Há pacientes que procuram a terapia por estarem ‘perdidos’, restritos na liberdade
de encontrarem, em sua própria clareira, a verdade sobre os próprios projetos, sobre os
significados transitórios da própria história e sobre as tonalidades afetivas que determinam
o modo da história, do futuro e do presente aparecerem. Outros pacientes procuram a
terapia após se depararem com alguma verdade que veio ao seu encontro revolucionando o
antigo horizonte hermenêutico. A restrição pode então se apresentar na dificuldade diante
da tarefa de dedicação a um sentido novo que se apresenta desorganizando a prévia
orientaçao da vida como um todo. A liberdade de dedicar-se ao sentido é o próprio
horizonte da terapia Daseinsanalítica.
Penso que a dedicação ao sentido pode ser compreendida de dois modos diversos,
mas inclusivos. No primeiro, a dedicação ao sentido pode significar disponibilidade para se
comprometer com a ‘direção a seguir’, ou com o ‘para que’ de algo que hoje se estrutura.
Neste modo, o sentido está intimamente vinculado às possibilidades futuras que se
apresentam em convocação. A liberdade neste caso é a possibilidade de rumar para uma
determinada direção projetada. Outro modo de compreender a dedicação ao sentido é
tomando ‘sentido’ como o próprio fluir do movimento transcendente do fundar da liberdade
dos homens, que envolve não apenas a instancia futura, mas presente-passado-futuro em
constante transitoriedade. Dedicar-se ao sentido é então cuidar da efetivação da própria
liberdade: orientando-se pelo projeto que se excede no futuro, atuar no presente afinado e
restrito, legitimando a própria história como sempre-minha. E assim sucessiva e
constantemente, como num movimento caleidoscópico de presente-passado-futuro, que
nunca retorna ao mesmo desenho, mas que enquanto se move constrói a morada de Dasein.
É na liberdade para dedicação ao sentido que Dasein constrói a morada que ele não possui.
24
Gadamer desenvolve em Philosophical Hermeneutics a idéia de que as obras de arte são
aquelas onde a familiaridade encontra surpresa.
25
Idéia apresentada por Marco Antonio Casanova em aula na ABD sobre Heidegger em Carta
Sobre o Humanismo.
Para a Daseinsanalise, a liberdade se realiza no próprio exercício de dedicação ao sentido
fundante do humano singular.
Enxergar este movimento de fundar mundo acontecendo na própria vida exige uma
certa distância, que permite contemplar concomitantemente os sonhos e projetos, os
significados da própria história e as afinações presentes.
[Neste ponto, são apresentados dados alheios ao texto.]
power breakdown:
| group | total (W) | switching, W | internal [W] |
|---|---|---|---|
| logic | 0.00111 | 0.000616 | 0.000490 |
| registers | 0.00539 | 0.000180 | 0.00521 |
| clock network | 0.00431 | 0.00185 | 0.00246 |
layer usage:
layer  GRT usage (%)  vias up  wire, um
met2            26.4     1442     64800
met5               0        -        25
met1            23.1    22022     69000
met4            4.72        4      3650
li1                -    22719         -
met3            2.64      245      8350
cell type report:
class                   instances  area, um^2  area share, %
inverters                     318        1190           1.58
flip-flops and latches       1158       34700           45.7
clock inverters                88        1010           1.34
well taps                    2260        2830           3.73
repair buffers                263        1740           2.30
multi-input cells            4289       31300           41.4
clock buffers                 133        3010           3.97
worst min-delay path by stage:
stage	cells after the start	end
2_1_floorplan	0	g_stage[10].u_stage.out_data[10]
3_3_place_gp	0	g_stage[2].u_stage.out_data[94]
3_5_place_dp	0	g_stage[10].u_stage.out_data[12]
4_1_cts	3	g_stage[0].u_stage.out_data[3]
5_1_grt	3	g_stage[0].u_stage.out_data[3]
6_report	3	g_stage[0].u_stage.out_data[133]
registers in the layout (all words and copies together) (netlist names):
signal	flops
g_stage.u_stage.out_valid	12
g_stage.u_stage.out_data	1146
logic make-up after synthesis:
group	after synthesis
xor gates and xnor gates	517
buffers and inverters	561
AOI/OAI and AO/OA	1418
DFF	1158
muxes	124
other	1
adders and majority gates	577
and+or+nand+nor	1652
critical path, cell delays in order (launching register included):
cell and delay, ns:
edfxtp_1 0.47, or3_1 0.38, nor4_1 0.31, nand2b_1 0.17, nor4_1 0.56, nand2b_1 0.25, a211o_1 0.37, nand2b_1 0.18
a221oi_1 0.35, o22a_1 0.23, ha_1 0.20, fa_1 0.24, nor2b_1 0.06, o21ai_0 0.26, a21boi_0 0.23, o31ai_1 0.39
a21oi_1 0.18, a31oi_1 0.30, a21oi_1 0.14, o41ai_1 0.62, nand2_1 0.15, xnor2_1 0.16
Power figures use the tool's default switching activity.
A terapia é uma oportunidade de
trazer ao palco, em cada sessão, o modo singular cada paciente dedicar-se ao sentido e
habitar nele. Heidegger diz que “o homem livre é um ser ao longe” e que “somente por
meio de distancias originárias começa a ascender nele a verdadeira proximidade para com
as coisas”. A liberdade que se vislumbra na terapia é esta que, através da distância
originária da linguagem da poiesis, favorece a proximidade do paciente em relação ao seu
próprio movimento de fundar mundo, em relação a transitoriedade errante de sua própria
história.
Concluindo, o horizonte de liberdade na Daseinsanalise não é o poder para fazer
aquilo que se quer, não é o desapego liberal que afrouxa as restrições das relações e do
compromisso com os próprios sonhos. A Daseinsanalise não almeja mudar o mundo
restrito de seus pacientes. O horizonte de liberdade na Daseinsanalise é o morar na
abertura, que possibilita a proximidade livre da complexidade poética e transitória de
Dasein, que liberta a existência humana para a dedicação ao sentido, deixando ser e
acolhendo o fundar possível da própria história.